**Work to complete:**
Output, word for word, the span of lines that starts at the one containing "2.339 | register to register |" and ends at the last line of the records.

Collected data entries
*** Block opens ***

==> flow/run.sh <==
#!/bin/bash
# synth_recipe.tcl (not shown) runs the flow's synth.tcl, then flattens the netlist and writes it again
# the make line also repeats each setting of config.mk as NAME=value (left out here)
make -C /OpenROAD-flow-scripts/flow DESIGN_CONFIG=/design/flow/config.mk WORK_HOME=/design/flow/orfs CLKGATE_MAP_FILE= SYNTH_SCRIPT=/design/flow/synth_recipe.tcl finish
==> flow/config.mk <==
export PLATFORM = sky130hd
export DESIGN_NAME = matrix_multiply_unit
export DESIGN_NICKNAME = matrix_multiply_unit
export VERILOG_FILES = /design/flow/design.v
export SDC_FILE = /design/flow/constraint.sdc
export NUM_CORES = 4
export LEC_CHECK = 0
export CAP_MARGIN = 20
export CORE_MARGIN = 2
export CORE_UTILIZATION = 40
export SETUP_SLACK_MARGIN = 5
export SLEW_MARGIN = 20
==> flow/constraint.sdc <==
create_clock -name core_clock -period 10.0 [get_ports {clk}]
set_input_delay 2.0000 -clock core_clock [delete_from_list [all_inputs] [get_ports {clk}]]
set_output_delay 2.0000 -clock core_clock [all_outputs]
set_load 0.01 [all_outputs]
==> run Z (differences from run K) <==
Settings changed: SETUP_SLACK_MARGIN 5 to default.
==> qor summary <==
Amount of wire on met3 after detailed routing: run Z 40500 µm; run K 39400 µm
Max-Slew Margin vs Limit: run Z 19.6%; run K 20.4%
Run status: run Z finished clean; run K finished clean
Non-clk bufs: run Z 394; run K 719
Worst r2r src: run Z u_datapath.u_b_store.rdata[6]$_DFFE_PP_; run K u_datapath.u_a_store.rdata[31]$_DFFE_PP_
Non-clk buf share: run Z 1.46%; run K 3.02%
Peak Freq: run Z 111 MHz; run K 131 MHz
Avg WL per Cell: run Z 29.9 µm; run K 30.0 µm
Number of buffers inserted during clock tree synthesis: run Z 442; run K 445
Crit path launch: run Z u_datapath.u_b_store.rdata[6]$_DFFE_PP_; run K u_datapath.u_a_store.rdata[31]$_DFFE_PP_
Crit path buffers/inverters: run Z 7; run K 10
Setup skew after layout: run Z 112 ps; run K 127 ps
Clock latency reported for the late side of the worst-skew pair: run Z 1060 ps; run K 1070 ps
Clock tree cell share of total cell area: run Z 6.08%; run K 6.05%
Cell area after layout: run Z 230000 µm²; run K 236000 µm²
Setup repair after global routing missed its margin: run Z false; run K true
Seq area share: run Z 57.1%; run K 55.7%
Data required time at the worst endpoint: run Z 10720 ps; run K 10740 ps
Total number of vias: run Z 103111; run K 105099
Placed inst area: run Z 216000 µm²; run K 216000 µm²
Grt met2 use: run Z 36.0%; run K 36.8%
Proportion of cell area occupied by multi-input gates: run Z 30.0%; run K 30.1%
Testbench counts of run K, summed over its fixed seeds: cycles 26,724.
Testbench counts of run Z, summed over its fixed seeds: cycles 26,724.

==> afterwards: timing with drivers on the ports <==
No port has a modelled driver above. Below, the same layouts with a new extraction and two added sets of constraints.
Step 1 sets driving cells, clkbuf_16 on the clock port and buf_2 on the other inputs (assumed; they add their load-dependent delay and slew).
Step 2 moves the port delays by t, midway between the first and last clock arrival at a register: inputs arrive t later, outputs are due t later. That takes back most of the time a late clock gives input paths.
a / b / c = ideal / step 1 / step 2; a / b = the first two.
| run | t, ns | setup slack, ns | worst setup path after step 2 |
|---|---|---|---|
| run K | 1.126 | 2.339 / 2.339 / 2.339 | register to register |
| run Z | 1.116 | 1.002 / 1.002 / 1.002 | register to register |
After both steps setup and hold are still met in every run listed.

*** Block closes ***

**Written answer:**
| run K | 1.126 | 2.339 / 2.339 / 2.339 | register to register |
| run Z | 1.116 | 1.002 / 1.002 / 1.002 | register to register |
After both steps setup and hold are still met in every run listed.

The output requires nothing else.